Whatever  100 business bosses may say, you cannot have a healthy economy with an unhealthy work force.  Their intervention is hopelessly shortsighted.  The poorest are being made to pay for the financial collapse and further cuts will be made in welfare  spending.  That is cuts in support for hard working families on low pay.   

The Tories like to spin the myth that cuts in welfare only affect 'scroungers' and the 'work shy'.  Yet this is not so.  Mr Cameron is happy for many to work with zero hours contracts.  He himself would not wish to work on such a basis.  Yet he will do nothing to stop the exploitation of others.  No wonder these business bosses support the Tories.  Miliband is right to push for regulation of zero-hour contracts.  The counter argument that some people benefit from them is disingenuous as the majority do not and have currently no choice.  Cameron talks of creating 'real' jobs. Real jobs have real wages and proper contracts. 

I don't normally give a party political opinion on this blog.  This is an exception. And it is and exception driven by the unbalanced intervention of these 'business bosses'.  I have advice for them.  It isn't business bosses that decide the outcome of the election. It is the voters, and voters should take a balanced look at the impact of 'austerity'.  They should consider the impact on the poorest and not simply the wealthiest.  It is no the business bosses who are 'wealth creators'; it is hard working people.  This does not dismiss the contribution entrepreneurs make, but they are only one factor in judging a successful economy.  A successful economy must be judged not solely on profits, not solely on number of jobs or on growth, but on how well all benefit from it.  

A 'successful economy' doesn't automatically trickle down to the poorest.  Indeed without regulation it almost certainly will not.  This is why it took years of struggle to improve pay and working conditions. That is why unions exist. That is the balance.  Free market capitalism isn't inherently beneficent. 

That is why the choice exists in politics. The choice isn't between profligate spending and cuts. It is about social responsibility and how best we meet it.  It is about how best we share.  How best we distribute the benefits of growth. It is about how best we can give all our children opportunities to gain the skills necessary for life and decent jobs. 

The Tories peddle a set of myths on welfare and not least of these is that somehow it can be cut without pain.  They peddle myths about 'efficiency' as if it can be easily identified and cut. It can't. When they boast of taking £20 billion out of the NHS in 'efficiency' savings they are talking about cuts.  Mr Cameron in the TV 'debate' said as much again in response to Miliband.

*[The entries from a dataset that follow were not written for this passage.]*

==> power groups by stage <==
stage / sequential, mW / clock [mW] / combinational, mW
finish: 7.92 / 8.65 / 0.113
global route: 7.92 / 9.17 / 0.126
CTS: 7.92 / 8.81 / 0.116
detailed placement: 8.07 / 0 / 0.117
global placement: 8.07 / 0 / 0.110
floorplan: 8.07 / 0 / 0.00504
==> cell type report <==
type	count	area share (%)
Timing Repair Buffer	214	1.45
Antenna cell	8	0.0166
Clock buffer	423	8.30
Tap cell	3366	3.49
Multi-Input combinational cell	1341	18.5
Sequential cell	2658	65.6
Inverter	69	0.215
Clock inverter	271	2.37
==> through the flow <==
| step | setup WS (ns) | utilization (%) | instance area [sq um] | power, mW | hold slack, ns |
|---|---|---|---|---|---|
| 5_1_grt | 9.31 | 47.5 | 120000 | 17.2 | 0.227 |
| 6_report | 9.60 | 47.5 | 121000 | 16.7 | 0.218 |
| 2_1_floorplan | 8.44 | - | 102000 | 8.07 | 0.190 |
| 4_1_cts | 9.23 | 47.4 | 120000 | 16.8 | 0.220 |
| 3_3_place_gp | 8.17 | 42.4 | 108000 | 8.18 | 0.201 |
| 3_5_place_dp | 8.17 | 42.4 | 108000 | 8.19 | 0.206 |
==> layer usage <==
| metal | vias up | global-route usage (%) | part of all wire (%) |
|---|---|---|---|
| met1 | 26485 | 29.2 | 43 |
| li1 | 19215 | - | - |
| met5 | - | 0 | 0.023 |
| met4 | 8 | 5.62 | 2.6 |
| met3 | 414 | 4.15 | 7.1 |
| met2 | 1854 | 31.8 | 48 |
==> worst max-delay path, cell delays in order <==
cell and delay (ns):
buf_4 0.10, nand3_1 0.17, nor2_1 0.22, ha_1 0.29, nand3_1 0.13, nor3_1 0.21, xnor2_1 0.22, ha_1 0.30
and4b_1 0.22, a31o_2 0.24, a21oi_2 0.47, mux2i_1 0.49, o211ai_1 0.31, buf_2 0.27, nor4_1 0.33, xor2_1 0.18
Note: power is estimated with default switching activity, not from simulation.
`src/rtl/lags_pkg.sv`:
```
// Shared types and constants for the bounded Life grid block.
// No dependencies; every other file imports this package.
package lags_pkg;

  // Payload widths fixed by the channel definitions
  localparam int REQ_W     = 2;
  localparam int COORD_W   = 6;
  localparam int CFG_W     = 7;
  localparam int CFG_IDX_W = 2;
  // Width for size compares; covers every supported grid dimension (up to 511)
  localparam int CMP_W     = 9;

  // Request codes
  localparam logic [REQ_W-1:0] REQ_TOGGLE  = 2'd0;
  localparam logic [REQ_W-1:0] REQ_ADVANCE = 2'd1;
  localparam logic [REQ_W-1:0] REQ_READ    = 2'd2;

  // Configuration register indexes
  localparam logic [CFG_IDX_W-1:0] REG_GRID_WIDTH  = 2'd0;
  localparam logic [CFG_IDX_W-1:0] REG_GRID_HEIGHT = 2'd1;
  localparam logic [CFG_W-1:0]     CFG_SIZE_RESET  = 7'd64;
  localparam logic [CFG_W-1:0]     CFG_SIZE_MIN    = 7'd2;

  // B3/S23 neighbor counts
  localparam logic [3:0] BIRTH_COUNT = 4'd3;
  localparam logic [3:0] KEEP_COUNT  = 4'd2;

  typedef enum logic [2:0] {
    ST_IDLE,
    ST_CELL_RD,
    ST_CELL_RES,
    ST_ADV_START,
    ST_ADV_FIRST,
    ST_ADV_ROW
  } lags_state_t;

  // Controller to datapath
  typedef struct packed {
    logic in_ready;  // controller can take a request
    logic rd_cell;   // read the row holding the addressed cell
    logic rd_row;    // read the next row of the sweep
    logic take_cur;  // first row of the sweep arrives
    logic step_row;  // write one new row and shift the window
    logic finish;    // load the result, commit a toggle
  } lags_cmd_t;

  // Datapath to controller
  typedef struct packed {
    logic in_valid;  // a request is offered
    logic in_adv;    // offered request is an advance
    logic wr_last;   // sweep is on the last active row
    logic out_free;  // result register can take a value
  } lags_sts_t;

endpackage

```
`src/rtl/lags_ctrl.sv`:
```
// Sequencer for requests: cell access and the row-by-row advance sweep.
// Depends on lags_pkg for the state, command and status types.
module lags_ctrl import lags_pkg::*; (
  input  logic        clk,
  input  logic        rst,
  input  lags_sts_t   sts,
  output lags_cmd_t   cmd
);

  lags_state_t state, state_next;

  // State register
  always_ff @(posedge clk) begin
    if (rst) begin
      state <= ST_IDLE;
    end else begin
      state <= state_next;
    end
  end

  // Next state and commands
  always_comb begin
    state_next = state;
    cmd        = '0;
    case (state)
      ST_IDLE: begin
        cmd.in_ready = 1'b1;
        if (sts.in_valid) begin
          state_next = sts.in_adv ? ST_ADV_START : ST_CELL_RD;
        end
      end
      ST_CELL_RD: begin
        cmd.rd_cell = 1'b1;
        state_next  = ST_CELL_RES;
      end
      ST_CELL_RES: begin
        // hold read data until the result register frees up
        if (sts.out_free) begin
          cmd.finish = 1'b1;
          state_next = ST_IDLE;
        end
      end
      ST_ADV_START: begin
        cmd.rd_row = 1'b1;
        state_next = ST_ADV_FIRST;
      end
      ST_ADV_FIRST: begin
        cmd.take_cur = 1'b1;
        cmd.rd_row   = 1'b1;
        state_next   = ST_ADV_ROW;
      end
      ST_ADV_ROW: begin
        cmd.step_row = 1'b1;
        cmd.rd_row   = 1'b1;
        if (sts.wr_last) begin
          state_next = ST_CELL_RD;
        end
      end
      default: begin
        state_next = ST_IDLE;
      end
    endcase
  end

endmodule

```
`config.mk`:
```
export PLATFORM = sky130hd
export DESIGN_NAME = lags_ctrl
export DESIGN_NICKNAME = d
export VERILOG_FILES = /design/src/rtl/lags_pkg.sv /design/src/rtl/lags_ctrl.sv
export SDC_FILE = /design/constraint.sdc
export NUM_CORES = 1
export LEC_CHECK = 0
export ABC_AREA = 1
export BUFFER_PORTS_ARGS = -buffer_cell sky130_fd_sc_hd__clkbuf_2
export CORE_AREA = 2 2 39 41
export DETAILED_ROUTE_END_ITERATION = 6
export DIE_AREA = 0 0 41 43
export RECOVER_POWER = 25
export SYNTH_ARGS = -nofsm -noshare
export SYNTH_HDL_FRONTEND = slang
export SYNTH_SLANG_ARGS = --single-unit
```
`constraint.sdc`:
```
create_clock -name clk -period 1.2 [get_ports clk]
set_clock_uncertainty 0.15 [all_clocks]
set_input_delay 0.12 -clock clk [delete_from_list [all_inputs] [get_ports clk]]
set_output_delay 0.12 -clock clk [all_outputs]
set_load 0.01 [all_outputs]
```
### Yosys cells after proc, flatten, opt, wreduce, memory -nomap -nowiden

Cells that the tools add are included.

| storage, ports and cells | value |
|---|---|
| register bits after elaboration | 3 |
| latch bits | 0 |
| bits in writable memories | 0 |
| memory bits (read-only) | 0 |
| input bits | 6 |
| output and inout bits | 6 |
| word-level logic and storage cells | 24 |
| memories | 0 |

| operators by class | value |
|---|---|
| add/subtract/negate cells | 0 |
| multipliers | 0 |
| div/mod/pow operators | 0 |
| magnitude comparators | 0 |
| equality and inequality tests | 8 |
| shift-type cells | 0 |
| mux-type cells | 12 |
| bitwise logic cells | 0 |
| reductions and logical operators | 3 |

Operators with widths:

| kind | number |
|---|---|
| $pmux 3 s6 | 1 |
| $mux 3 | 3 |
| $mux 1 | 7 |
| $eq 3x2->1 const B | 2 |
| $eq 3x3->1 const B | 2 |
| $ne 2x2->1 const B | 3 |
| $eq 3x1->1 const B | 1 |
| $logic_not 3->1 | 1 |
| $reduce_and 3->1 | 1 |
| $reduce_or 3->1 | 1 |
| $mux 2 | 1 |

### Depth between registers and ports, before layout

Gate-level depths: netlist of the first run.

| logic depth | value |
|---|---|
| depth in word-level cells | 3 |
| mapped depth | 6 |
| gate-level depth less buffers | 5 |

### Worst setup path before layout of the first run

OpenSTA, ideal clock, no wires.

| timing path | value |
|---|---|
| path kind | flip-flop to output port |
| from | register state[1] |
| to | output port cmd[0] in the netlist's numbering |
| data arrival time | 0.882 ns |
| data required time | 0.930 ns |
| path slack | 0.048 ns |
| stages on the path, launching flop included | 3 |
| path buffers | 0 |
| cells stage by stage | dfxtp_1 inv_2 nor4_1 |

RTL lines:

| element | line | source |
|---|---|---|
| start, declared | lags_ctrl.sv:10 | `lags_state_t state, state_next;` |
| start signal, assigned | lags_ctrl.sv:17 | `state <= state_next;` |
| end, declared | lags_ctrl.sv:7 | `output lags_cmd_t cmd` |
`src/hdl/mmstr_pkg.sv`:
```
// ----------------------------------------------------------------------------
// Modular matrix multiplier package
// Shared types, codes and constants of the modular matrix multiplier.
// ----------------------------------------------------------------------------
package mmstr_pkg;

	localparam int MAX_DIM_DEF   = 16;
	localparam int ELEM_BITS_DEF = 32;
	localparam int SMALL_LIMIT   = 4;
	localparam int DIM_BITS      = 5;
	localparam int IDX_BITS      = 4;

	typedef enum logic [1:0] {
		OP_WRITE_A = 2'd0,
		OP_WRITE_B = 2'd1,
		OP_COMPUTE = 2'd2,
		OP_READ_C  = 2'd3
	} op_t;

	typedef enum logic [1:0] {
		REG_MODULUS = 2'd0,
		REG_ROWS    = 2'd1,
		REG_INNER   = 2'd2,
		REG_COLS    = 2'd3
	} reg_idx_t;

	typedef enum logic [3:0] {
		ST_IDLE,
		ST_RED_START,
		ST_RED_WAIT,
		ST_WR_STORE,
		ST_MAC_RD,
		ST_MAC_LOAD,
		ST_RED_A_WAIT,
		ST_MAC_START,
		ST_MAC_WAIT,
		ST_MAC_ACC,
		ST_C_WRITE,
		ST_RD_C,
		ST_RD_OUT,
		ST_OUT_HOLD
	} state_t;

	// Commands from controller to datapath.
	typedef struct packed {
		logic in_load;     // Capture the input position and value.
		logic red_start;   // Start reduction of the input value.
		logic store_a;     // Store reduced value in A.
		logic store_b;     // Store reduced value in B.
		logic mac_read;    // Read A and B at current indices.
		logic mac_load;    // Start reduction of the A operand.
		logic mac_start;   // Start modular multiply.
		logic acc_clear;   // Clear the accumulator.
		logic acc_add;     // Add product into accumulator.
		logic c_write;     // Write accumulator into C.
		logic c_read;      // Read C at input position.
		logic out_load;    // Load output register.
	} cmd_t;

	typedef struct packed {
		logic red_done;
		logic mul_done;
	} status_t;

endpackage

```
`src/hdl/mmstr_ctrl.sv`:
```
// ----------------------------------------------------------------------------
// Modular matrix multiplier controller
// Sequences writes, the product loops and reads over the datapath.
// ----------------------------------------------------------------------------
module mmstr_ctrl import mmstr_pkg::*; (
	input  logic                clk,
	input  logic                arst_n,
	input  logic                in_valid,
	output logic                in_ready,
	input  logic [1:0]          in_op,
	output logic                out_valid,
	input  logic                out_ready,
	input  logic [DIM_BITS-1:0] dim_a,
	input  logic [DIM_BITS-1:0] dim_b,
	input  logic [DIM_BITS-1:0] dim_c,
	input  status_t             status,
	output cmd_t                cmd,
	output logic [IDX_BITS-1:0] i_idx,
	output logic [IDX_BITS-1:0] j_idx,
	output logic [IDX_BITS-1:0] l_idx
);

	state_t state_q, state_d;
	op_t    op_q;
	logic [IDX_BITS-1:0] i_q, j_q, l_q;
	logic last_l, last_j, last_i;

	assign i_idx = i_q;
	assign j_idx = j_q;
	assign l_idx = l_q;
	assign last_l = ({1'b0, l_q} + 1'b1) >= dim_b;
	assign last_j = ({1'b0, j_q} + 1'b1) >= dim_c;
	assign last_i = ({1'b0, i_q} + 1'b1) >= dim_a;

	always_comb begin
		state_d = state_q;
		case (state_q)
			ST_IDLE: begin
				if (in_valid) begin
					case (op_t'(in_op))
						OP_WRITE_A, OP_WRITE_B: state_d = ST_RED_START;
						OP_COMPUTE:             state_d = ST_MAC_RD;
						default:                state_d = ST_RD_C;
					endcase
				end
			end
			ST_RED_START: state_d = ST_RED_WAIT;
			ST_RED_WAIT:  if (status.red_done) state_d = ST_WR_STORE;
			ST_WR_STORE:  state_d = ST_IDLE;
			ST_MAC_RD:    state_d = ST_MAC_LOAD;
			ST_MAC_LOAD:  state_d = ST_RED_A_WAIT;
			ST_RED_A_WAIT: if (status.red_done) state_d = ST_MAC_START;
			ST_MAC_START: state_d = ST_MAC_WAIT;
			ST_MAC_WAIT:  if (status.mul_done) state_d = ST_MAC_ACC;
			ST_MAC_ACC:   state_d = last_l ? ST_C_WRITE : ST_MAC_RD;
			ST_C_WRITE:   state_d = (last_i && last_j) ? ST_IDLE : ST_MAC_RD;
			ST_RD_C:      state_d = ST_RD_OUT;
			ST_RD_OUT:    state_d = ST_OUT_HOLD;
			ST_OUT_HOLD:  if (out_ready) state_d = ST_IDLE;
			default:      state_d = ST_IDLE;
		endcase
	end

	always_comb begin
		cmd       = '0;
		in_ready  = 1'b0;
		out_valid = 1'b0;
		case (state_q)
			ST_IDLE: begin
				in_ready      = 1'b1;
				cmd.in_load   = 1'b1;
				cmd.acc_clear = 1'b1;
			end
			ST_RED_START: cmd.red_start = 1'b1;
			ST_WR_STORE: begin
				cmd.store_a = (op_q == OP_WRITE_A);
				cmd.store_b = (op_q == OP_WRITE_B);
			end
			ST_MAC_RD:    cmd.mac_read  = 1'b1;
			ST_MAC_LOAD:  cmd.mac_load  = 1'b1;
			ST_MAC_START: cmd.mac_start = 1'b1;
			ST_MAC_ACC:   cmd.acc_add   = 1'b1;
			ST_C_WRITE: begin
				cmd.c_write   = 1'b1;
				cmd.acc_clear = 1'b1;
			end
			ST_RD_C:      cmd.c_read    = 1'b1;
			ST_RD_OUT:    cmd.out_load  = 1'b1;
			ST_OUT_HOLD:  out_valid     = 1'b1;
			default:      cmd = '0;
		endcase
	end

	always_ff @(posedge clk or negedge arst_n) begin
		if (!arst_n) begin
			state_q <= ST_IDLE;
			op_q    <= OP_WRITE_A;
			i_q     <= '0;
			j_q     <= '0;
			l_q     <= '0;
		end else begin
			state_q <= state_d;
			if (state_q == ST_IDLE && in_valid) begin
				op_q <= op_t'(in_op);
				i_q  <= '0;
				j_q  <= '0;
				l_q  <= '0;
			end else if (state_q == ST_MAC_ACC) begin
				l_q <= last_l ? '0 : l_q + 1'b1;
			end else if (state_q == ST_C_WRITE) begin
				if (last_j) begin
					j_q <= '0;
					i_q <= i_q + 1'b1;
				end else begin
					j_q <= j_q + 1'b1;
				end
			end
		end
	end

endmodule

```
`config.mk`:
```
export PLATFORM = sky130hd
export DESIGN_NAME = mmstr_ctrl
export DESIGN_NICKNAME = d
export VERILOG_FILES = /design/src/hdl/mmstr_pkg.sv /design/src/hdl/mmstr_ctrl.sv
export SDC_FILE = /design/constraint.sdc
export NUM_CORES = 1
export LEC_CHECK = 0
export ABC_AREA = 1
export BUFFER_PORTS_ARGS = -buffer_cell sky130_fd_sc_hd__buf_2
export CELL_PAD_IN_SITES_DETAIL_PLACEMENT = 1
export CELL_PAD_IN_SITES_GLOBAL_PLACEMENT = 1
export CORE_UTILIZATION = 38
export CTS_CLUSTER_DIAMETER = 100
export DETAILED_ROUTE_END_ITERATION = 16
export MAX_ROUTING_LAYER = met4
export PLACE_DENSITY = 0.83
export SLEW_MARGIN = 15
export SYNTH_ARGS = -nofsm -noshare
export SYNTH_HDL_FRONTEND = slang
export SYNTH_SLANG_ARGS = --single-unit
```
`constraint.sdc`:
```
create_clock -name clk -period 3.2 [get_ports clk]
set_input_delay 0.64 -clock clk [delete_from_list [all_inputs] [get_ports clk]]
set_output_delay 0.64 -clock clk [all_outputs]
set_load 0.1 [all_outputs]
```
-- After elaboration in Yosys (flattened, before gate mapping)
Index checks and enable logic that the tools add are counted.
W data, S select, Z words.
- add/sub/neg operators: 6
- magnitude comparators: 3
- eq/ne operators: 22
- mux-type cells: 32
- reductions and logical operators: 13
- operators with widths (operator ; count):
    $mux W4 ; 17
    $pmux W4 S13 ; 1
    $eq A4 B4 Y1 const B ; 6
    $eq A4 B3 Y1 const B ; 4
    $add A4 B1 Y5 const B ; 3
    $ge A5 B5 Y1 ; 3
    $add A4 B1 Y4 const B ; 3
    $ne A2 B2 Y1 const B ; 6
    $mux W1 ; 11
    $eq A4 B2 Y1 const B ; 2
    $pmux W4 S2 ; 1
    $reduce_bool A2 Y1 ; 3
    $reduce_and A5 Y1 ; 1
    $eq A2 B1 Y1 const B ; 2
    $eq A4 B1 Y1 const B ; 1
    $logic_not A2 Y1 ; 2
    $logic_not A4 Y1 ; 1
    $reduce_or A2 Y1 ; 2
    $mux W3 ; 1
    $reduce_and A3 Y1 ; 1
    $eq A2 B2 Y1 const B ; 1
    $logic_and A1 B1 Y1 ; 2
    $mux W2 ; 1
    $reduce_and A2 Y1 ; 1
- register bits after elaboration: 18
- input port bits: 23
- output and inout bits: 26
- word-level logic and storage cells: 81

-- Logic depth before layout (Yosys ltp)
- depth after elaboration: 6
- mapped depth: 13
- mapped depth without buffers: 13

-- Least setup slack after synthesis
Ideal clock, no wire load.
- path type: register -> output
- start: register state_q[3]
- end: output port cmd[8] (netlist bit)
- arrival time: 2.888 ns
- required time: 2.560 ns
- slack: -0.328 ns
- cell stages (with the launch flop): 4
- buffers on the path: 0
- path through: dfrtp_1 -> nor2_2 -> nand2_1 -> nor3b_1
- RTL lines (what ; RTL line ; text):
    start, declared ; mmstr_ctrl.sv:23 ; state_t state_q, state_d;
    start signal, assigned ; mmstr_ctrl.sv:102 ; state_q <= state_d;
    end, declared ; mmstr_ctrl.sv:17 ; output cmd_t cmd,

==> results.py <==
metrics = {
    "logic_synthesis": {
        "yosys_warnings": 0,
        "syn_area_um2": 1555,
        "syn_area_per_cell_um2": 6.675,
        "yosysTopAreaCellShare_pct": 28.96,
        "synth_seq_cells": 18,
        "ys_seq_area_share_pct": 28.96,
        "syn_inst": 233,
        "yosys.cell_types.count": 27,
        "synth.top_cells.by_area": "dfrtp_1 29%, nand2_1 19%, ha_1 14%, inv_1 11%, nor2_1 4.6%",
        "synth_edf_count": 0,
        "synth_most_common_cell": "nand2_1",
        "synth_fp_nets": 274,
        "synth_top_area_cell": "dfrtp_1",
        "async_reset_ff_share_pct": 100.0,
        "synth_flop_cell": "dfrtp_1",
        "yosys-top-cells-count": "77 x nand2_1, 46 x inv_1, 19 x nor2_1, 18 x dfrtp_1, 18 x ha_1",
    },
    "global_route": {
        "grt_busiest_layer": "met2",
        "grt_max_degree": 19,
        "met1_usage_pct": 25.24,
        "grt_pass1_vias": 1652,
        "grt.total_usage_pct": 20.94,
        "met2_usage_pct": 38.65,
        "grt-ovfl-total": 0,
        "grt_pass1_wl_um": 6962,
        "grtUsageMet3_pct": 1.552,
        "antenna_found_initial": 0,
    },
    "setup_path": {
        "crit_required_ns": 2.56,
        "cp.arrival_ns": 1.70,
        "critPathCaptureType": "output port",
        "crit_path_max_fanout": 6,
        "critPathLaunchType": "register",
        "cpPeakStageDelay_ns": 0.46,
        "slowest_stage": "dfrtp_1",
        "cp_cell_sequence": "nor2_2, nand2_1, nor3b_2, buf_2",
        "critPathKind": "reg2out",
    },
    "timing": {
        "hold_violations": 0,
        "setup-tns-final_ns": 0,
        "finalMaxSlewViolations": 0,
        "fin_hold_ws_ns": 0.3250,
        "period_needed_ns": 2.335,
        "worst_pin_slew_ns": 0.5044,
        "setup-violations-final": 0,
        "finClkSkew_ns": 0.004023,
        "rsz0062_at_grt": "no",
        "relSlewSlack_pct": 66.60,
        "period_share_pct": 72.98,
        "max_freq_ghz": 0.4282,
    },
    "power": {
        "leakage_uw": 0.001242,
        "powerDensity_nw_per_um2": 910.8,
        "finalPower_uw": 1724,
        "ir_drop_uv": 457.3,
    },
    "routing": {
        "routedWlPerCell_um": 11.96,
        "routed_wl_um": 3946,
        "drtPass1Iterations": 4,
        "vias": 1572,
        "drc": 0,
        "vias_per_cell": 4.764,
        "drt.antenna.violating_nets": 0,
        "dr.first_iter.drc_count": 60,
    },
    "clock_network": {
        "post_cts_buffers": 0,
        "post_cts_resized": 0,
        "clk_latency_ns": 0.25,
        "cts_buffers": 3,
        "clkTransAtPathRegs_ns": 0.07,
        "clock_path_buffers": 2,
        "cts-htree-levels": 1,
        "numClockSinks": 18,
        "cts_tree": "done",
        "root_buffer": "clkbuf_8",
        "cts-hold-fix-buffers": 0,
    },
    "hold_path": {
        "hold_class": "in2async",
    },
    "floorplan": {
        "die_area_um2": 4353,
        "die_x_um": 65.98,
        "num_rows": 22,
        "io_pins": 49,
        "die_h_um": 65.98,
        "initial_core_util_pct": 40.94,
        "core_area_um2": 3799,
    },
    "placement": {
        "post-place-cells": 327,
        "dp_hpwl_um": 3355,
        "portBuffers": 48,
        "gp_congestion": 0.8051,
    },
    "run_status": {
        "run_status": "completed",
    },
    "layout": {
        "syn_to_final_growth_pct": 21.72,
        "nFillCells": 549,
        "drive_above_1_share_pct": 23.05,
        "nets": 325,
        "post-route-util_pct": 49.84,
        "final_cells": 330,
        "antennaDiodeCount": 0,
    },
    "job": {
        "cap_violations": 0,
    },
}
==> layout make-up <==
| type | count | area (um^2) | area share (%) |
|---|---|---|---|
| timing repair buffer | 48 | 240.2 | 12.69 |
| clock buffer | 3 | 41.29 | 2.181 |
| inverter | 48 | 180.2 | 9.518 |
| sequential | 18 | 450.4 | 23.79 |
| multi-input combinational | 165 | 920.9 | 48.64 |
| tap | 48 | 60.06 | 3.172 |
==> registers in the layout, summed over array words and instances (netlist names) <==
signal and flops:
i_idx 4, j_idx 4, l_idx 4, state_q 4, op_q 2
==> per-stage QoR <==
stage	cell area (um^2)	setup WS, ns
2_1_floorplan	1570	0.6235
3_3_place_gp	1852	1.182
3_5_place_dp	1852	1.157
4_1_cts	1893	0.8628
5_1_grt	1893	0.7024
6_report	1893	0.8646
==> metal layers <==
metal / routed length [um] / up-vias / share of wire [%]
li1: - / 809 / -
met1: 1814 / 730 / 46
met2: 1967 / 31 / 50
met3: 151 / 2 / 3.8
met4: 12 / 0 / 0.30
met5: 0 / - / 0
==> kinds of logic (layout without fill, tap and decap cells) <==
logic type | after synthesis | count (layout) | share of synthesized area (%)
simple gates | 124 | 124 | 33.55
buf+inv | 50 | 99 | 12.79
fa+ha+maj | 18 | 18 | 14.48
flops | 18 | 18 | 28.96
compound gates | 17 | 17 | 6.839
xor+xnor | 6 | 6 | 3.379
==> cell usage in the layout, fill, tap and decap left out, types with 2 or more instances in the layout <==
cell	n
nor2_2	3
a21oi_1	4
nor3_2	2
nand2_2	2
nor2_1	19
inv_2	2
nand2_1	77
buf_2	48
dfrtp_1	18
o21ai_1	3
nand3_1	14
xor2_1	6
ha_1	18
clkbuf_8	3
o21ai_0	5
inv_1	46
==> worst paths after layout <==
check	start	end	slack [ns]	cells after the start
worst min register to register	i_idx[3]$_DFFE_PN0P_	i_idx[3]$_DFFE_PN0P_	0.52	2
min in group clk	i_idx[3]$_DFFE_PN0P_	i_idx[3]$_DFFE_PN0P_	0.52	2
max in group asynchronous	arst_n	j_idx[1]$_DFFE_PN0P_	2.57	1
worst min-delay path	arst_n	state_q[3]$_DFFE_PN0P_	0.32	1
worst max-delay path	state_q[2]$_DFFE_PN0P_	cmd[8]	0.86	4
worst max register to register	j_idx[0]$_DFFE_PN0P_	j_idx[0]$_DFFE_PN0P_	1.19	9
==> power breakdown <==
group          total [uW]  internal [uW]  switching [uW]
Sequential            379            293            86.0
Clock                 163           83.7            78.9
Combinational        1180            243             940
==> worst max-delay path, delay by kind of cell, from the launching register on <==
kind,cells,cell delay (ns)
and+or+nand+nor,3,0.54
DFF,1,0.46
buffers and inverters,1,0.44
Note: power is estimated with default switching activity, not from simulation.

The NHS didn't not fall apart for no reason.  It fell apart because  funding was reduced.  Mr Cameron says in reply that funding increased.  Yes it did by 0.9% per year on average.  That is the worst record of any government in decades.   It is the lowest average annual change of any parliament, contrasting with average annual increases of 5.7 per cent under the Labour administrations between 1997 and 2009. 

The problems of the NHS are not caused substantially by inefficiencies.  They are caused by increased burdens due to massive cuts in social welfare at a time when the government have introduced complex reorganisation and 'efficiency cuts'.   That is the bottom line.  

Who would I trust with the NHS?  I would trust a party with at least a record of improvement. I would not trust a party that has broken every pledge they made on protecting the NHS.  The party I trust on that basis is not the Conservative party and that is why I will not be voting for them.